[Stored entries]
╔══
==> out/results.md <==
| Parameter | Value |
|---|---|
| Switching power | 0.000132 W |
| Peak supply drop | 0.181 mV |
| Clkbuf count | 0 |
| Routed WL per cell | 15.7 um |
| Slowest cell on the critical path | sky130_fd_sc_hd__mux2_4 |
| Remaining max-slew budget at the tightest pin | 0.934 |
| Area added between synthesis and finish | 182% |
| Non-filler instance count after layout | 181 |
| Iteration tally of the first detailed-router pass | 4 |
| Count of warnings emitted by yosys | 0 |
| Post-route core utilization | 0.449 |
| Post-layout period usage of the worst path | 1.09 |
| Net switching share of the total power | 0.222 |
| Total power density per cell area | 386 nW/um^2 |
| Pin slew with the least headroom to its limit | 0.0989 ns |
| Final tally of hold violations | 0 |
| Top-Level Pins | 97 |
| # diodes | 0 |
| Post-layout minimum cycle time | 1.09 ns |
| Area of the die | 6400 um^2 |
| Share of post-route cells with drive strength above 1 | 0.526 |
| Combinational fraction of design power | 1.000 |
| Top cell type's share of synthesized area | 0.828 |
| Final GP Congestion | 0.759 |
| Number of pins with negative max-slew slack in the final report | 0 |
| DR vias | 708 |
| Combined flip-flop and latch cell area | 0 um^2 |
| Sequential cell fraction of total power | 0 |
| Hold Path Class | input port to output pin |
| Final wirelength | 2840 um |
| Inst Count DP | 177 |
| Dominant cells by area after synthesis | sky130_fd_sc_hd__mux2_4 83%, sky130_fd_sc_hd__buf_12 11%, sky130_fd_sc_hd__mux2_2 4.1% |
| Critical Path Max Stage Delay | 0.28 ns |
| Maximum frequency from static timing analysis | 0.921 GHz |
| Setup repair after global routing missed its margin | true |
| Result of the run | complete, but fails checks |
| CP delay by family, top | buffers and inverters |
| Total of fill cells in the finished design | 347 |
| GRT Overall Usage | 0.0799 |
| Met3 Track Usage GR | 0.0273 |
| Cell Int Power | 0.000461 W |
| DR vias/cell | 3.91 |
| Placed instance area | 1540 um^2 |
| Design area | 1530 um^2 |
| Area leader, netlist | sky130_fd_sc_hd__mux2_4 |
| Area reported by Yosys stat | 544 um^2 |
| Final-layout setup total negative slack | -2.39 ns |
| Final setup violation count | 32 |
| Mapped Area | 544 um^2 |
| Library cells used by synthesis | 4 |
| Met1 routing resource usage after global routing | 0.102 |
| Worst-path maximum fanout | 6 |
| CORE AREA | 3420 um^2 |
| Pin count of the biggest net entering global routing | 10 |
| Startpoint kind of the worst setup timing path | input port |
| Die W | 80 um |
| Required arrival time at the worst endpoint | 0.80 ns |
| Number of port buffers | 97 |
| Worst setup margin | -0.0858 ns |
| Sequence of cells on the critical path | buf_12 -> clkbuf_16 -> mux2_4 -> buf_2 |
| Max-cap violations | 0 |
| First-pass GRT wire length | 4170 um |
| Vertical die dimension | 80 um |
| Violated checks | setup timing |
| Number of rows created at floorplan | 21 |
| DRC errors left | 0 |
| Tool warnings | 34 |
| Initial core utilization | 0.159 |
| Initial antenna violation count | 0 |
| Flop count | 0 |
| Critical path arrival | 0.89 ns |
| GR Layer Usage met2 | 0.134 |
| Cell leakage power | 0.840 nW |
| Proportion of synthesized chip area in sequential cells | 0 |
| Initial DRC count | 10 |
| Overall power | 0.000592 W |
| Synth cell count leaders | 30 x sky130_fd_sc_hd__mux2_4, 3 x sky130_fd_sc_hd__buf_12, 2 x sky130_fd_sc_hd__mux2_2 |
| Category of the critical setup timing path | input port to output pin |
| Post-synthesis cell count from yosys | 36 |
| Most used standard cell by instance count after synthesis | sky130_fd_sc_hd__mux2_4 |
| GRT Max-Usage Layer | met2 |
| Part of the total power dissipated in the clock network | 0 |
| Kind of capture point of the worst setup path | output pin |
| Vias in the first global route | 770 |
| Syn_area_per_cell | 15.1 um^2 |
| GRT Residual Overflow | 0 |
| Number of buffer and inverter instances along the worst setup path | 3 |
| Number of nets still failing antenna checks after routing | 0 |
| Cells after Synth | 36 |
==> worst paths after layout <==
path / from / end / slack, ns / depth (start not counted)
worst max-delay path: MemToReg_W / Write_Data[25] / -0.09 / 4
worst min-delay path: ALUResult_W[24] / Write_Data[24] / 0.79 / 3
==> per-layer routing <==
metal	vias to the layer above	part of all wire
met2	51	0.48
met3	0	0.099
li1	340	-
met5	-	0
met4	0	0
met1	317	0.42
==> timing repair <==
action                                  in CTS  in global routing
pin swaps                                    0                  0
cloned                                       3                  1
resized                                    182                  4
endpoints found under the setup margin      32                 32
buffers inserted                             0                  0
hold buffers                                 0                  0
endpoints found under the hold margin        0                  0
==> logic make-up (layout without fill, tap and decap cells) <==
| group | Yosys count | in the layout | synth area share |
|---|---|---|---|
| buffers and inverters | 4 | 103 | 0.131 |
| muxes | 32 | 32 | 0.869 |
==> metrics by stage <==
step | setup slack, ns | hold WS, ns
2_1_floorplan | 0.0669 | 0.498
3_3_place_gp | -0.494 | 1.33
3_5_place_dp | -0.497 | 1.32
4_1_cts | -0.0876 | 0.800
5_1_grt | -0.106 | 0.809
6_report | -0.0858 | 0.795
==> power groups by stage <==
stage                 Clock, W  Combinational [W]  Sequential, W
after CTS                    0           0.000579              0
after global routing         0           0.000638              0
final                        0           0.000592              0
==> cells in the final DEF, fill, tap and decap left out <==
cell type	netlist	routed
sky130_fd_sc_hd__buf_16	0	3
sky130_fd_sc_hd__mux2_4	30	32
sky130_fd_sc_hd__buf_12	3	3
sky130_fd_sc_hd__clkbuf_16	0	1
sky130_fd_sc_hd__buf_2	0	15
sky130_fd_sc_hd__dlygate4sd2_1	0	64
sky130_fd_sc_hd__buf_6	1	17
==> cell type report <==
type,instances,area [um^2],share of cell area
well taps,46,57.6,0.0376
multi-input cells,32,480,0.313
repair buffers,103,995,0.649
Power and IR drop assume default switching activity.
### flow/design.v
module c_Arity123Test (
     input [5:0] io_in,
     output [5:0] io_out
);
wire [1:0] tnet_0 = io_in[1:0];
wire [1:0] tnet_1 = io_in[3:2];
wire [1:0] tnet_2 = tnet_1;
wire [1:0] tnet_3 = io_in[5:4];
wire [1:0] tnet_4 = tnet_3;
wire [1:0] tnet_5 = tnet_3;
wire [1:0] tnet_6;
wire [1:0] tnet_7;
wire [1:0] tnet_8;
assign io_out[1:0] = tnet_6;
assign io_out[3:2] = tnet_7;
assign io_out[5:4] = tnet_8;
f_045ZRPDDD_bet LogicGate_0 (
.in_2(tnet_0),
.in_1(tnet_1),
.in_0(tnet_3),
.out_0(tnet_6)
);
f_7AR_bet LogicGate_1 (
.in_1(tnet_2),
.in_0(tnet_4),
.out_0(tnet_7)
);
f_5_bet LogicGate_2 (
.in_0(tnet_5),
.out_0(tnet_8)
);
endmodule
module f_045ZRPDDD_bet (
     input wire[1:0] in_0,
     input wire[1:0] in_1,
     input wire[1:0] in_2,
     output wire[1:0] out_0
     );
     assign out_0 = 
(in_0 == 2'b01) & (in_1 == 2'b01) & (in_2 == 2'b01) ? 2'b11 :
(in_0 == 2'b01) & (in_1 == 2'b11) & (in_2 == 2'b01) ? 2'b11 :
(in_0 == 2'b01) & (in_1 == 2'b10) & (in_2 == 2'b01) ? 2'b11 :
(in_0 == 2'b11) & (in_1 == 2'b01) & (in_2 == 2'b01) ? 2'b11 :
(in_0 == 2'b11) & (in_1 == 2'b11) & (in_2 == 2'b01) ? 2'b11 :
(in_0 == 2'b11) & (in_1 == 2'b10) & (in_2 == 2'b01) ? 2'b11 :
(in_0 == 2'b10) & (in_1 == 2'b01) & (in_2 == 2'b01) ? 2'b11 :
(in_0 == 2'b10) & (in_1 == 2'b11) & (in_2 == 2'b01) ? 2'b11 :
(in_0 == 2'b10) & (in_1 == 2'b10) & (in_2 == 2'b01) ? 2'b11 :
(in_0 == 2'b01) & (in_1 == 2'b01) & (in_2 == 2'b11) ? 2'b01 :
(in_0 == 2'b01) & (in_1 == 2'b11) & (in_2 == 2'b11) ? 2'b11 :
(in_0 == 2'b01) & (in_1 == 2'b10) & (in_2 == 2'b11) ? 2'b10 :
(in_0 == 2'b11) & (in_1 == 2'b01) & (in_2 == 2'b11) ? 2'b11 :
(in_0 == 2'b11) & (in_1 == 2'b11) & (in_2 == 2'b11) ? 2'b11 :
(in_0 == 2'b11) & (in_1 == 2'b10) & (in_2 == 2'b11) ? 2'b10 :
(in_0 == 2'b10) & (in_1 == 2'b01) & (in_2 == 2'b11) ? 2'b10 :
(in_0 == 2'b10) & (in_1 == 2'b11) & (in_2 == 2'b11) ? 2'b10 :
(in_0 == 2'b10) & (in_1 == 2'b10) & (in_2 == 2'b11) ? 2'b10 :
(in_0 == 2'b01) & (in_1 == 2'b01) & (in_2 == 2'b10) ? 2'b10 :
(in_0 == 2'b01) & (in_1 == 2'b11) & (in_2 == 2'b10) ? 2'b11 :
(in_0 == 2'b01) & (in_1 == 2'b10) & (in_2 == 2'b10) ? 2'b01 :
(in_0 == 2'b11) & (in_1 == 2'b01) & (in_2 == 2'b10) ? 2'b11 :
(in_0 == 2'b11) & (in_1 == 2'b11) & (in_2 == 2'b10) ? 2'b11 :
(in_0 == 2'b11) & (in_1 == 2'b10) & (in_2 == 2'b10) ? 2'b01 :
(in_0 == 2'b10) & (in_1 == 2'b01) & (in_2 == 2'b10) ? 2'b01 :
(in_0 == 2'b10) & (in_1 == 2'b11) & (in_2 == 2'b10) ? 2'b01 :
(in_0 == 2'b10) & (in_1 == 2'b10) & (in_2 == 2'b10) ? 2'b01 :
2'b00;
endmodule
module f_5_bet (
     input wire[1:0] in_0,
     output wire[1:0] out_0
     );
     assign out_0 = 
(in_0 == 2'b01) ? 2'b10 :
(in_0 == 2'b11) ? 2'b11 :
(in_0 == 2'b10) ? 2'b01 :
2'b00;
endmodule
module f_7AR_bet (
     input wire[1:0] in_0,
     input wire[1:0] in_1,
     output wire[1:0] out_0
     );
     assign out_0 = 
(in_0 == 2'b01) & (in_1 == 2'b01) ? 2'b11 :
(in_0 == 2'b01) & (in_1 == 2'b11) ? 2'b11 :
(in_0 == 2'b01) & (in_1 == 2'b10) ? 2'b10 :
(in_0 == 2'b11) & (in_1 == 2'b01) ? 2'b11 :
(in_0 == 2'b11) & (in_1 == 2'b11) ? 2'b01 :
(in_0 == 2'b11) & (in_1 == 2'b10) ? 2'b11 :
(in_0 == 2'b10) & (in_1 == 2'b01) ? 2'b11 :
(in_0 == 2'b10) & (in_1 == 2'b11) ? 2'b10 :
(in_0 == 2'b10) & (in_1 == 2'b10) ? 2'b01 :
2'b00;
endmodule
### flow/run.sh
#!/bin/bash
# OpenROAD 26Q1-2900-gdf79404cd8, Yosys 0.63+post, stock flow scripts
make -C /OpenROAD-flow-scripts/flow DESIGN_CONFIG=/design/flow/config.mk WORK_HOME=/design/flow/orfs finish
### flow/config.mk
export PLATFORM = sky130hd
export DESIGN_NAME = c_Arity123Test
export DESIGN_NICKNAME = c_Arity123Test
export VERILOG_FILES = /design/flow/design.v
export SDC_FILE = /design/flow/constraint.sdc
export NUM_CORES = 4
export LEC_CHECK = 1
export CORE_AREA = 10 10 70 70
export DIE_AREA = 0 0 80 80
### flow/constraint.sdc
current_design c_Arity123Test

set clk_period 1.6
set clk_io_pct 0.2

create_clock -name clk0 -period $clk_period

set non_clock_inputs [all_inputs -no_clocks]
set_input_delay [expr $clk_period * $clk_io_pct] -clock clk0 $non_clock_inputs
set_output_delay [expr $clk_period * $clk_io_pct] -clock clk0 [all_outputs]
File: config.mk
export PLATFORM = sky130hd
export DESIGN_NAME = c_BTA4
export DESIGN_NICKNAME = c_BTA4
export VERILOG_FILES = /design/flow/design.v
export SDC_FILE = /design/flow/constraint.sdc
export NUM_CORES = 4
export LEC_CHECK = 1
export CORE_AREA = 10 10 70 70
export DIE_AREA = 0 0 80 80
File: constraint.sdc
current_design c_BTA4

set clk_period 1.3
set clk_io_pct 0.2

create_clock -name clk0 -period $clk_period

set non_clock_inputs [all_inputs -no_clocks]
set_input_delay [expr $clk_period * $clk_io_pct] -clock clk0 $non_clock_inputs
set_output_delay [expr $clk_period * $clk_io_pct] -clock clk0 [all_outputs]
File: design.v
module c_BTA4 (
     input [7:0] io_in,
     output [7:0] io_out
);
wire [1:0] tnet_0 = io_in[7:6];  
wire [1:0] tnet_1 = io_in[5:4];  
wire [1:0] tnet_2 = io_in[3:2];  
wire [1:0] tnet_3 = io_in[1:0];  
wire [1:0] tnet_4;
wire [1:0] tnet_5;
wire [1:0] tnet_6;
wire [1:0] tnet_7;
wire [1:0] tnet_8;
wire [1:0] tnet_9;
wire [1:0] tnet_10;
wire [1:0] tnet_11;
assign io_out[7:6] = tnet_8;  
assign io_out[5:4] = tnet_9;  
assign io_out[3:2] = tnet_10;  
assign io_out[1:0] = tnet_11;  
c_BTA SavedGate_0 (
.io_in({tnet_5,tnet_6}),
.io_out({tnet_8,tnet_9})
);
c_BTA SavedGate_1 (
.io_in({tnet_0,tnet_2}),
.io_out({tnet_5,tnet_4})
);
c_BTA SavedGate_2 (
.io_in({tnet_4,tnet_7}),
.io_out({tnet_6,tnet_10})
);
c_BTA SavedGate_3 (
.io_in({tnet_1,tnet_3}),
.io_out({tnet_7,tnet_11})
);
endmodule
module c_BTA (
     input [3:0] io_in,
     output [3:0] io_out
);
wire [1:0] tnet_0 = io_in[3:2];  
wire [1:0] tnet_1 = tnet_0;
wire [1:0] tnet_2 = io_in[1:0];  
wire [1:0] tnet_3 = tnet_2;
wire [1:0] tnet_4;
wire [1:0] tnet_5;
assign io_out[3:2] = tnet_4;  
assign io_out[1:0] = tnet_5;  
f_RDC_bet LogicGate_0 (
.portB(tnet_0),
.portA(tnet_3),
.out(tnet_4)
);
f_7PB_bet LogicGate_1 (
.portB(tnet_1),
.portA(tnet_2),
.out(tnet_5)
);
endmodule
module f_7PB_bet (
     input wire[1:0] portB,
     input wire[1:0] portA,
     output wire[1:0] out
     );
     assign out = 
    (portB == 2'b01) & (portA == 2'b01) ? 2'b10 :
    (portB == 2'b11) & (portA == 2'b01) ? 2'b01 :
    (portB == 2'b01) & (portA == 2'b11) ? 2'b01 :
    (portB == 2'b10) & (portA == 2'b11) ? 2'b10 :
    (portB == 2'b11) & (portA == 2'b10) ? 2'b10 :
    (portB == 2'b10) & (portA == 2'b10) ? 2'b01 :
     2'b11;
endmodule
╚══
— Problem to work on —
Beginning of the records through the line with "finish | 182% |": return that span exactly and stop there.

— Completed task —
==> out/results.md <==
| Parameter | Value |
|---|---|
| Switching power | 0.000132 W |
| Peak supply drop | 0.181 mV |
| Clkbuf count | 0 |
| Routed WL per cell | 15.7 um |
| Slowest cell on the critical path | sky130_fd_sc_hd__mux2_4 |
| Remaining max-slew budget at the tightest pin | 0.934 |
| Area added between synthesis and finish | 182% |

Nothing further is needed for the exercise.